Hypnobate videos, which are popular among the FinDom crowd, work like instructionals. In one from June, the narrator repeats a single phrase over and over as porn clips flicker across the screen: “You’re a hole. You’re a hole. You’re a hole.” Another implores gooners to “get dumber for Jacob Elordi.” Other accounts, like Porn Authority, feed into race play and promote white male supremacy, encouraging white gooners to embrace their inner alpha.
Porn Authority locked its X account after WIRED made a request for comment.
The altered-state aspect of the gooning community is another niche sector. A group of artists called the Tantric Underground and led by Supermassive bond over movie-length PMVs intended to be experienced in an altered state, whether chemically or naturally induced. The Discord, which recently opened its server to new members for a week in June, includes over 7,300 people.

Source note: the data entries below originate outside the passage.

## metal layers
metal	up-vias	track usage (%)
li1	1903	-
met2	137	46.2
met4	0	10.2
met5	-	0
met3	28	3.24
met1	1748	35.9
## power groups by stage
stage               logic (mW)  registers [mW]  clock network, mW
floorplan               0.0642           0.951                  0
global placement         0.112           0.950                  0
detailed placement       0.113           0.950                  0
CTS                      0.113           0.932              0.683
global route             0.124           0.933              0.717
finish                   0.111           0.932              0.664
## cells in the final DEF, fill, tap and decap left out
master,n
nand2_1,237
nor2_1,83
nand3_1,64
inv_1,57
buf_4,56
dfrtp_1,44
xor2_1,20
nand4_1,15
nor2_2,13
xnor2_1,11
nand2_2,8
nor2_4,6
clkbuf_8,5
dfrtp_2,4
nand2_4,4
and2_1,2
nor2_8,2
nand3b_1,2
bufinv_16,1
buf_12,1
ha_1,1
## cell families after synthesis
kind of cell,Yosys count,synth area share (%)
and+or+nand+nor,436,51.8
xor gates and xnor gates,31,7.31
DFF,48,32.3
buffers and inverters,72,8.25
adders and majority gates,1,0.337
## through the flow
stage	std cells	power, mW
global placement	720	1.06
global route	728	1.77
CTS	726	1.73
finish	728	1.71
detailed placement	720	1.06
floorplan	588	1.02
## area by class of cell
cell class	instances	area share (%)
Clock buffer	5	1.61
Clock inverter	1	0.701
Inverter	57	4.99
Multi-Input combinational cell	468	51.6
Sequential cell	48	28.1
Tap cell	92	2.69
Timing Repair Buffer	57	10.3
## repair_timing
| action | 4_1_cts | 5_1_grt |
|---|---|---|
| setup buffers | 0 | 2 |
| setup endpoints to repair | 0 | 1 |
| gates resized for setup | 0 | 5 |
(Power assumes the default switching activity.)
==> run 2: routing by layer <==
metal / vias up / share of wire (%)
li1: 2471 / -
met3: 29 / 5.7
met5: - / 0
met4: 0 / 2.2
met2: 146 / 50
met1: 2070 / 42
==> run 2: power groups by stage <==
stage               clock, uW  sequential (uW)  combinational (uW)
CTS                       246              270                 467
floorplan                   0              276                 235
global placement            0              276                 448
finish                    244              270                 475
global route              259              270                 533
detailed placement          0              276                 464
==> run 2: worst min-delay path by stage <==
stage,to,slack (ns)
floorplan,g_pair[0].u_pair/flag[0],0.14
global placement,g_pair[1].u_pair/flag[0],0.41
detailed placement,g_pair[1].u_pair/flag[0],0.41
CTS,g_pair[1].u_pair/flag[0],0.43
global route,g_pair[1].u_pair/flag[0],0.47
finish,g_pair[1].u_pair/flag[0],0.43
===== src/rtl/axf_pkg.sv =====
package axf_pkg;
  localparam int FID_W        = 16;
  localparam int FWORD_W      = 32;
  localparam int EV_W         = 8;
  localparam int PORT_FIELD_W = 3;
  localparam int ROUTE_W      = 12;

  localparam logic [EV_W-1:0] EV_FILT_RD = 8'h41;
  localparam logic [EV_W-1:0] EV_FILT_WR = 8'h42;

  typedef enum logic [1:0] {
    REG_EVENT  = 2'd0,
    REG_FILTER = 2'd1,
    REG_ROUTE  = 2'd2,
    REG_NONE   = 2'd3
  } reg_sel_e;

  // High half of the filter word holds the compare mask inverted.
  function automatic logic id_hit(input logic [FID_W-1:0] id,
                                  input logic [FWORD_W-1:0] fw);
    logic [FID_W-1:0] cmp;
    cmp = ~fw[FWORD_W-1:FID_W];
    return ((id ^ fw[FID_W-1:0]) & cmp) == '0;
  endfunction
endpackage


===== src/rtl/axf_cfg_regs.sv =====
module axf_cfg_regs
  import axf_pkg::*;
#(
  parameter int NUM_CNT        = 3,
  parameter bit PER_CNT_FILTER = 1'b0
) (
  input  logic                              clk,
  input  logic                              rst,
  input  logic                              cfg_we,
  input  logic [7:0]                        cfg_addr,
  input  logic [31:0]                       cfg_wdata,
  output logic [NUM_CNT-1:0][EV_W-1:0]      ev_code,
  output logic [NUM_CNT-1:0][ROUTE_W-1:0]   route,
  output logic [NUM_CNT-1:0][FWORD_W-1:0]   eff_filter
);
  logic [3:0]         slot;
  reg_sel_e           sel;
  logic               wr_ok;
  logic [FWORD_W-1:0] shared_q;

  assign slot  = cfg_addr[7:4];
  assign sel   = reg_sel_e'(cfg_addr[3:2]);
  assign wr_ok = cfg_we && (cfg_addr[1:0] == 2'b00);

  always_ff @(posedge clk) begin
    if (rst) begin
      shared_q <= '0;
      ev_code  <= '0;
      route    <= '0;
    end else if (wr_ok) begin
      if (slot == 4'd0 && sel == REG_EVENT) shared_q <= cfg_wdata;
      for (int c = 0; c < NUM_CNT; c++) begin
        if (slot == 4'(c + 1)) begin
          if (sel == REG_EVENT) ev_code[c] <= cfg_wdata[EV_W-1:0];
          if (sel == REG_ROUTE) route[c]   <= cfg_wdata[ROUTE_W-1:0];
        end
      end
    end
  end

  generate
    if (PER_CNT_FILTER) begin : g_own_filter
      logic [NUM_CNT-1:0][FWORD_W-1:0] own_q;
      always_ff @(posedge clk) begin
        if (rst) begin
          own_q <= '0;
        end else if (wr_ok) begin
          for (int c = 0; c < NUM_CNT; c++)
            if (slot == 4'(c + 1) && sel == REG_FILTER) own_q[c] <= cfg_wdata;
        end
      end
      assign eff_filter = own_q;
    end else begin : g_shared_filter
      for (genvar c = 0; c < NUM_CNT; c++) begin : g_fan
        assign eff_filter[c] = shared_q;
      end
    end
  endgenerate
endmodule


===== src/rtl/axf_chan_tap.sv =====
module axf_chan_tap
  import axf_pkg::*;
#(
  parameter int NUM_PORTS = 2,
  parameter int LEN_W     = 8,
  parameter int SIZE_W    = 3,
  parameter int BURST_W   = 2,
  parameter int BYTE_W    = 17
) (
  input  logic [NUM_PORTS-1:0]        valid,
  input  logic [NUM_PORTS-1:0]        ready,
  input  logic [NUM_PORTS*FID_W-1:0]  id,
  input  logic [NUM_PORTS*LEN_W-1:0]  len,
  input  logic [NUM_PORTS*SIZE_W-1:0] size,
  input  logic [FWORD_W-1:0]          fword,
  input  logic                        lim_en,
  input  logic [PORT_FIELD_W-1:0]     port_sel,
  output logic [BURST_W-1:0]          burst,
  output logic [BYTE_W-1:0]           bytes
);
  always_comb begin
    burst = '0;
    bytes = '0;
    for (int p = 0; p < NUM_PORTS; p++) begin
      if (valid[p] && ready[p] &&
          (!lim_en || port_sel == PORT_FIELD_W'(p)) &&
          id_hit(id[p*FID_W +: FID_W], fword)) begin
        burst = burst + BURST_W'(1);
        bytes = bytes + ((BYTE_W'(len[p*LEN_W +: LEN_W]) + BYTE_W'(1))
                         << size[p*SIZE_W +: SIZE_W]);
      end
    end
  end
endmodule


===== src/rtl/axi_id_traffic_tap.sv =====
module axi_id_traffic_tap
  import axf_pkg::*;
#(
  parameter int NUM_PORTS      = 2,
  parameter int NUM_CNT        = 3,
  parameter int LEN_W          = 8,
  parameter int SIZE_W         = 3,
  parameter bit PER_CNT_FILTER = 1'b0,
  localparam int BURST_W       = $clog2(NUM_PORTS + 1),
  localparam int BYTE_W        = LEN_W + (1 << SIZE_W) + $clog2(NUM_PORTS)
) (
  input  logic                        clk,
  input  logic                        rst,
  input  logic                        cfg_we,
  input  logic [7:0]                  cfg_addr,
  input  logic [31:0]                 cfg_wdata,
  input  logic [NUM_PORTS-1:0]        ar_valid,
  input  logic [NUM_PORTS-1:0]        ar_ready,
  input  logic [NUM_PORTS*16-1:0]     ar_id,
  input  logic [NUM_PORTS*LEN_W-1:0]  ar_len,
  input  logic [NUM_PORTS*SIZE_W-1:0] ar_size,
  input  logic [NUM_PORTS-1:0]        aw_valid,
  input  logic [NUM_PORTS-1:0]        aw_ready,
  input  logic [NUM_PORTS*16-1:0]     aw_id,
  input  logic [NUM_PORTS*LEN_W-1:0]  aw_len,
  input  logic [NUM_PORTS*SIZE_W-1:0] aw_size,
  output logic [NUM_CNT*BURST_W-1:0]  burst_inc,
  output logic [NUM_CNT*BYTE_W-1:0]   byte_inc
);
  logic [NUM_CNT-1:0][EV_W-1:0]    ev_code;
  logic [NUM_CNT-1:0][ROUTE_W-1:0] route;
  logic [NUM_CNT-1:0][FWORD_W-1:0] eff_filter;

  axf_cfg_regs #(
    .NUM_CNT        (NUM_CNT),
    .PER_CNT_FILTER (PER_CNT_FILTER)
  ) u_regs (
    .clk        (clk),
    .rst        (rst),
    .cfg_we     (cfg_we),
    .cfg_addr   (cfg_addr),
    .cfg_wdata  (cfg_wdata),
    .ev_code    (ev_code),
    .route      (route),
    .eff_filter (eff_filter)
  );

  generate
    for (genvar c = 0; c < NUM_CNT; c++) begin : g_cnt
      logic [BURST_W-1:0] rd_burst, wr_burst, burst_q;
      logic [BYTE_W-1:0]  rd_bytes, wr_bytes, bytes_q;

      // Routing word: [2:0] read port, [3] read select (inverted),
      // [10:8] write port, [11] write select (inverted).
      axf_chan_tap #(
        .NUM_PORTS (NUM_PORTS), .LEN_W (LEN_W), .SIZE_W (SIZE_W),
        .BURST_W   (BURST_W),   .BYTE_W (BYTE_W)
      ) u_rd (
        .valid    (ar_valid),
        .ready    (ar_ready),
        .id       (ar_id),
        .len      (ar_len),
        .size     (ar_size),
        .fword    (eff_filter[c]),
        .lim_en   (~route[c][3]),
        .port_sel (route[c][2:0]),
        .burst    (rd_burst),
        .bytes    (rd_bytes)
      );

      axf_chan_tap #(
        .NUM_PORTS (NUM_PORTS), .LEN_W (LEN_W), .SIZE_W (SIZE_W),
        .BURST_W   (BURST_W),   .BYTE_W (BYTE_W)
      ) u_wr (
        .valid    (aw_valid),
        .ready    (aw_ready),
        .id       (aw_id),
        .len      (aw_len),
        .size     (aw_size),
        .fword    (eff_filter[c]),
        .lim_en   (~route[c][11]),
        .port_sel (route[c][10:8]),
        .burst    (wr_burst),
        .bytes    (wr_bytes)
      );

      always_ff @(posedge clk) begin
        if (rst) begin
          burst_q <= '0;
          bytes_q <= '0;
        end else begin
          case (ev_code[c])
            EV_FILT_RD: begin burst_q <= rd_burst; bytes_q <= rd_bytes; end
            EV_FILT_WR: begin burst_q <= wr_burst; bytes_q <= wr_bytes; end
            default:    begin burst_q <= '0;       bytes_q <= '0;       end
          endcase
        end
      end

      assign burst_inc[c*BURST_W +: BURST_W] = burst_q;
      assign byte_inc[c*BYTE_W +: BYTE_W]    = bytes_q;
    end
  endgenerate
endmodule
--- config.mk ---
export PLATFORM = sky130hd
export DESIGN_NAME = pio_buf_flags
export DESIGN_NICKNAME = d
export VERILOG_FILES = /design/src/rtl/pio_buf_pkg.sv /design/src/rtl/pbf_word_ctr.sv /design/src/rtl/pbf_blk_ctr.sv /design/src/rtl/pbf_side.sv /design/src/rtl/pio_buf_flags.sv
export SDC_FILE = /design/constraint.sdc
export NUM_CORES = 1
export LEC_CHECK = 0
export BUFFER_PORTS_ARGS = -buffer_cell sky130_fd_sc_hd__buf_2
export CORE_MARGIN = 8
export CORE_UTILIZATION = 59
export CTS_CLUSTER_DIAMETER = 120
export DETAILED_ROUTE_END_ITERATION = 10
export HOLD_SLACK_MARGIN = 0.03
export PLACE_DENSITY = 0.8
export SLEW_MARGIN = 20
export SYNTH_ARGS = -nofsm -noshare
export SYNTH_HDL_FRONTEND = slang
export SYNTH_SLANG_ARGS = --single-unit
--- constraint.sdc ---
create_clock -name clk -period 4.35 [get_ports clk]
set_clock_uncertainty 0.15 [all_clocks]
set_input_delay 0.2175 -clock clk [delete_from_list [all_inputs] [get_ports clk]]
set_output_delay 0.2175 -clock clk [all_outputs]
set_load 0.02 [all_outputs]
--- src/rtl/pio_buf_pkg.sv ---
package pio_buf_pkg;
   typedef enum logic {
      DIR_WRITE = 1'b0,
      DIR_READ  = 1'b1
   } xfer_dir_e;

   typedef struct packed {
      logic      dma;
      xfer_dir_e dir;
   } xfer_mode_t;

   localparam int SIDE_RD = 0;
   localparam int SIDE_WR = 1;
   localparam int N_SIDES = 2;
endpackage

Xfeeefeee, a 41-year-old traveling musician who works in health care tech, says he got into PMVs following the death of his wife to cancer and a subsequent abusive relationship. He represents a popular but underrepresented segment of the community: He does not feature nudity except for rare topless exceptions in a handful of videos and has a large female audience of “goonettes.” His videos are meant to be emotionally stimulating, and he uses his work to heal, even if people still use them for self-pleasure. With the video for “Unlock Your Keys,” that video allowed him to confront my “feelings of loss and the trauma and abuse I suffered afterward, and focus on mindfulness,” he tells WIRED in an email. It was also “a homage to LSD.”
A common misconception is that gooning is a purely solo act. The editors WIRED spoke to all said that through this community they have found friends, mentors, and even some romantic relationships.
“Right now, with the death of monoculture, and with everyone in their own echo chambers, people are really craving community,” Spencer says. “That’s why gooning is growing so much. People want to connect with each other.”